Data for analysis:
<file path="config.mk">
export PLATFORM = sky130hd
export DESIGN_NAME = mem_arbiter
export DESIGN_NICKNAME = d
export VERILOG_FILES = /design/src/rtl/riscv_mem_pkg.sv /design/src/rtl/mem_arb_starve_ctr.sv /design/src/rtl/mem_arbiter.sv
export SDC_FILE = /design/constraint.sdc
export NUM_CORES = 1
export LEC_CHECK = 0
export ABC_AREA = 1
export BUFFER_PORTS_ARGS = -buffer_cell sky130_fd_sc_hd__buf_4
export CORE_AREA = 4 4 106 108
export CTS_CLUSTER_DIAMETER = 60
export DETAILED_ROUTE_END_ITERATION = 6
export DIE_AREA = 0 0 110 112
export GPL_ROUTABILITY_DRIVEN = 0
export GPL_TIMING_DRIVEN = 0
export HOLD_SLACK_MARGIN = 0.02
export PLACE_DENSITY = 0.6
export SLEW_MARGIN = 20
export SYNTH_ARGS = -nofsm -noshare
export SYNTH_HDL_FRONTEND = slang
export SYNTH_HIERARCHICAL = 1
export SYNTH_SLANG_ARGS = --single-unit
</file>
<file path="constraint.sdc">
create_clock -name clk -period 5.2 [get_ports clk]
set_clock_uncertainty 0.2 [all_clocks]
set_input_delay 1.04 -clock clk [delete_from_list [all_inputs] [get_ports clk]]
set_output_delay 1.04 -clock clk [all_outputs]
set_load 0.005 [all_outputs]
</file>
<file path="src/rtl/riscv_mem_pkg.sv">
// Shared types for the unified instruction/data memory arbiter.
// Owner and state encodings are visible to the bench for inspection.
package riscv_mem_pkg;

    typedef enum logic {
        OWN_IF = 1'b0,
        OWN_D  = 1'b1
    } owner_t;

    typedef enum logic {
        IDLE = 1'b0,
        WAIT = 1'b1
    } arb_state_t;

    localparam int STRB_W = 4;

endpackage

</file>
<file path="src/rtl/mem_arb_starve_ctr.sv">
// Saturating count of fetch denials; force_if hands the next grant to fetch.
module mem_arb_starve_ctr #(
    parameter int  STARVE_MAX = 4,
    localparam int CNT_W      = $clog2(STARVE_MAX + 1)
) (
    input  logic             clk,
    input  logic             rst,
    input  logic             inc,
    input  logic             clr,
    output logic [CNT_W-1:0] cnt,
    output logic             force_if
);

    localparam logic [CNT_W-1:0] CNT_MAX = CNT_W'(STARVE_MAX);

    // NOTE: sequential state is updated with non-blocking assignments so every
    // register samples the pre-edge values of its inputs.
    always_ff @(posedge clk or posedge rst) begin
        if (rst) begin
            cnt <= '0;
        end else if (clr) begin
            cnt <= '0;
        end else if (inc && (cnt != CNT_MAX)) begin
            cnt <= cnt + CNT_W'(1);
        end
    end

    assign force_if = (cnt == CNT_MAX);

endmodule

</file>
<file path="src/rtl/mem_arbiter.sv">
// Single-port memory arbiter between instruction fetch and the MEM stage.
// One transaction in flight; responses are routed to the owner with no added latency.
module mem_arbiter
    import riscv_mem_pkg::*;
#(
    parameter int ADDR_W     = 32,
    parameter int DATA_W     = 32,
    parameter int STARVE_MAX = 4
) (
    input  logic              clk,
    input  logic              rst,

    input  logic              if_req,
    input  logic [ADDR_W-1:0] if_addr,
    input  logic              if_kill,
    output logic              if_gnt,
    output logic              if_rvalid,
    output logic [DATA_W-1:0] if_rdata,
    output logic              if_stall,

    input  logic              d_req,
    input  logic              d_we,
    input  logic [ADDR_W-1:0] d_addr,
    input  logic [DATA_W-1:0] d_wdata,
    input  logic [STRB_W-1:0] d_wstrb,
    output logic              d_gnt,
    output logic              d_rvalid,
    output logic [DATA_W-1:0] d_rdata,
    output logic              d_stall,

    output logic              mem_req,
    output logic              mem_we,
    output logic [ADDR_W-1:0] mem_addr,
    output logic [DATA_W-1:0] mem_wdata,
    output logic [STRB_W-1:0] mem_wstrb,
    input  logic              mem_rvalid,
    input  logic [DATA_W-1:0] mem_rdata
);

    localparam int CNT_W = $clog2(STARVE_MAX + 1);

    arb_state_t       state;
    owner_t           owner;
    logic             drop;
    logic [CNT_W-1:0] starve_cnt;
    logic             force_if;

    logic issue_ok;
    logic if_win;
    logic d_win;
    logic resp_hit;

    // Issue in IDLE, or in WAIT on the response cycle for back-to-back traffic.
    // Gating with rst keeps every output low while reset is held.
    assign issue_ok = ~rst & ((state == IDLE) | mem_rvalid);
    assign if_win   = issue_ok & if_req & (force_if | ~d_req);
    assign d_win    = issue_ok & d_req & ~(force_if & if_req);

    assign if_gnt  = if_win;
    assign d_gnt   = d_win;
    assign mem_req = if_win | d_win;

    // NOTE: every signal driven in always_comb gets a default first, so no
    // path leaves it unassigned and no latch is inferred.
    always_comb begin
        mem_we    = 1'b0;
        mem_addr  = '0;
        mem_wdata = '0;
        mem_wstrb = '0;
        if (d_win) begin
            mem_we    = d_we;
            mem_addr  = d_addr;
            mem_wdata = d_wdata;
            mem_wstrb = d_wstrb;
        end else if (if_win) begin
            mem_addr  = if_addr;
        end
    end

    // A response in IDLE is spurious (e.g. from a transaction lost to reset).
    assign resp_hit  = ~rst & mem_rvalid & (state == WAIT);
    assign if_rvalid = resp_hit & (owner == OWN_IF) & ~drop & ~if_kill;
    assign d_rvalid  = resp_hit & (owner == OWN_D);

    assign if_rdata = if_rvalid ? mem_rdata : '0;
    assign d_rdata  = d_rvalid  ? mem_rdata : '0;

    assign if_stall = ~rst & if_req & ~if_rvalid;
    assign d_stall  = ~rst & d_req & ~d_rvalid;

    always_ff @(posedge clk or posedge rst) begin
        if (rst) begin
            state <= IDLE;
            owner <= OWN_IF;
            drop  <= 1'b0;
        end else if (mem_req) begin
            state <= WAIT;
            owner <= d_win ? OWN_D : OWN_IF;
            drop  <= 1'b0;
        end else begin
            if ((state == WAIT) && mem_rvalid) begin
                state <= IDLE;
            end
            // A redirect orphans the outstanding fetch; its response is swallowed.
            if ((state == WAIT) && (owner == OWN_IF) && if_kill) begin
                drop <= 1'b1;
            end
        end
    end

    mem_arb_starve_ctr #(
        .STARVE_MAX (STARVE_MAX)
    ) u_starve_ctr (
        .clk      (clk),
        .rst      (rst),
        .inc      (d_win & if_req),
        .clr      (if_win),
        .cnt      (starve_cnt),
        .force_if (force_if)
    );

endmodule

</file>
==> impl_metrics.toml <==
[drt]
wl_per_cell_um = 11.58
dr.pass1.iters = 4
vias = 2962
drc = 0
detailedRoute.firstIterationViolations = 72
ant_nets = 0
drt-total-wl_um = 8846
via_per_inst = 3.877

[cells_and_area]
layout_commonest_cell = "buf_4"
antennaDiodeCount = 0
layout-drive-gt1-share_pct = 48.57
layout_common_cells = "buf_4 (281), nand2_1 (111), nor2_1 (107)"
filler_cell_count = 1104
fin_nets = 771
syn2layout_area_growth_pct = 149.0
final_area_um2 = 3841

[placement]
dpl.hpwl_um = 8034
dpl_cell_area_um2 = 3800
portBuffers = 278

[critical_path]
crit_path_end_kind = "output pin"
crit_fanout = 10
reg2reg_to = "u_starve_ctr/cnt[2]$_DFFE_PP0P_"
critPathKind = "in2out"
crit_required_ns = 3.96
reg2reg_slack_ns = 3.08
r2r_start = "u_starve_ctr/cnt[0]$_DFFE_PP0P_"
reg2reg_depth = 13
cp-startpoint = "rst"
critPathCapture = "d_rdata[15]"
worst_setup_path_start_kind = "primary input"
arrival_ns = 2.23

[cts]
htreeDepth = 1
cts_tree = "done"
cts_hold_buf = 0
cts_max_path_buffers = 2
cts.clk_slew.worst_paths_ns = 0.03
clockRootBuffer = "clkbuf_8"
cts_buffers = 3
post_cts_buffers = 0
post_cts_resized = 0
cts.sinks = 6
insertion_delay_ns = 0.22

[timing]
fin_crit_sh_pct = 66.79
setup_viol = 0
hold_viol = 0
finalCriticalPeriod_ns = 3.473
worst_pin_slew_ns = 0.3832
tns_ns = 0
rsz0062_at_grt = "false"
drv_slew = 0
fmax_mhz = 287.9
slew_headroom_pct = 74.38

[yosys]
synthAdderAreaFrac_pct = 1.622
ys_types = 17
synth_seq_cells = 6
synth_largest_area_cell = "nand2_1"
yosys_warnings = 6
synth_area_leaders = "nand2_1 (27%), nor2_1 (26%), inv_1 (20%)"
avgSynthCellArea_um2 = 4.446
syn-cell-area_um2 = 1543
syn_nets = 488
synth_cells = 347
synth_mux_area_share_pct = 0
yosys.area.top_type_share_pct = 27.01
synth_xor_area_share_pct = 0
synth_top_family_by_area = "simple AND/OR/NAND/NOR gates"
ys_seq_area_share_pct = 9.732
synth-simple-area-share_pct = 60.18
synth_compound_area_share_pct = 0.6488

[worst_hold_path]
hold_class = "reg2reg"

[grt]
grtUsageMet2_pct = 25.32
grt_max_degree = 12
met1_usage_pct = 12.08
grt_pass1_vias = 2803
overflow = 0
track_usage_pct = 12.64
grt_pass1_wl_um = 12590
antenna_found_initial = 0
grt-busiest-layer = "met2"
grt_use_met3_pct = 3.594

[power]
ir_drop_mv = 0.03627
power-per-cell-area_nw_per_um2 = 99.31
p_leak_nw = 2.619

[die]
fp.dieW_um = 110
core-area_um2 = 10230
die_area_um2 = 12320
num_rows = 37
die_h_um = 112
start_util_pct = 15.08
io_pins = 279

[job]
maxCapViolCount = 0

[status]
status = "completed"
-- registers in the layout (all words and copies together) (netlist names) --
name / count
drop: 1
owner: 1
state: 1
u_starve_ctr/cnt: 3
-- cell families after synthesis --
group | count (synthesis)
and+or+nand+nor | 235
buffers and inverters | 102
DFF | 6
AOI/OAI and AO/OA | 2
adders and majority gates | 2
-- power by group --
part	total (W)	internal, W	switching (W)
Clock	0.0000701	0.0000498	0.0000204
Combinational	0.000248	0.000144	0.000104
Sequential	0.0000630	0.0000558	0.00000726
-- Yosys cell counts (all sizes together) --
cell,count
ha,2
buf,16
nor3,1
a21oi,2
nand3,5
nand4,4
nand3b,1
dfrtp,6
nand2,114
nor2,110
inv,86
-- layer usage --
layer	vias to the layer above	part of all wire [%]
li1	1522	-
met1	1254	34
met2	176	53
met3	10	12
met4	0	1.3
met5	-	0
-- final cells by class --
cell class / count / area [um2] / area share (%)
Inverter: 86 / 322.8 / 8.404
Tap cell: 136 / 170.2 / 4.430
Buffer: 16 / 106.4 / 2.769
Clock buffer: 3 / 41.29 / 1.075
Sequential cell: 6 / 150.1 / 3.909
Timing Repair Buffer: 278 / 2087 / 54.33
Multi-Input combinational cell: 239 / 963.4 / 25.08
-- worst max-delay path, stage by stage --
cell and delay (ns):
buf_4 0.13, inv_2 0.14, nand4_1 0.34, buf_2 0.31, nor2_1 0.14, buf_4 0.13
-- worst min-delay path by stage --
stage / startpoint / end / slack (ns) / cells past startpoint
after global placement: u_starve_ctr/cnt[1]$_DFFE_PP0P_ / u_starve_ctr/cnt[1]$_DFFE_PP0P_ / 0.31 / 2
final: u_starve_ctr/cnt[1]$_DFFE_PP0P_ / u_starve_ctr/cnt[1]$_DFFE_PP0P_ / 0.33 / 2
after global routing: owner$_DFFE_PP0P_ / owner$_DFFE_PP0P_ / 0.36 / 2
after detailed placement: owner$_DFFE_PP0P_ / owner$_DFFE_PP0P_ / 0.32 / 2
after floorplan: owner$_DFFE_PP0P_ / owner$_DFFE_PP0P_ / 0.28 / 2
after CTS: u_starve_ctr/cnt[1]$_DFFE_PP0P_ / u_starve_ctr/cnt[1]$_DFFE_PP0P_ / 0.33 / 2
-- through the flow --
stage | instances | power, W | util [%] | hold slack (ns) | worst slack (ns)
6_report | 764 | 0.0003815 | 37.54 | 0.3259 | 1.727
5_1_grt | 764 | 0.0004155 | 37.54 | 0.3624 | 1.608
4_1_cts | 764 | 0.0003869 | 37.54 | 0.3325 | 1.684
3_5_place_dp | 761 | 0.0003151 | 37.14 | 0.3225 | 1.684
3_3_place_gp | 761 | 0.0003099 | 37.14 | 0.3100 | 1.689
2_1_floorplan | 347 | 0.0001506 | - | 0.2757 | 2.235
(Power assumes the default switching activity.)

What is required:
Using the entries above, return each line that includes the word "with".

Result for this task:
    // NOTE: sequential state is updated with non-blocking assignments so every
// One transaction in flight; responses are routed to the owner with no added latency.
    // Gating with rst keeps every output low while reset is held.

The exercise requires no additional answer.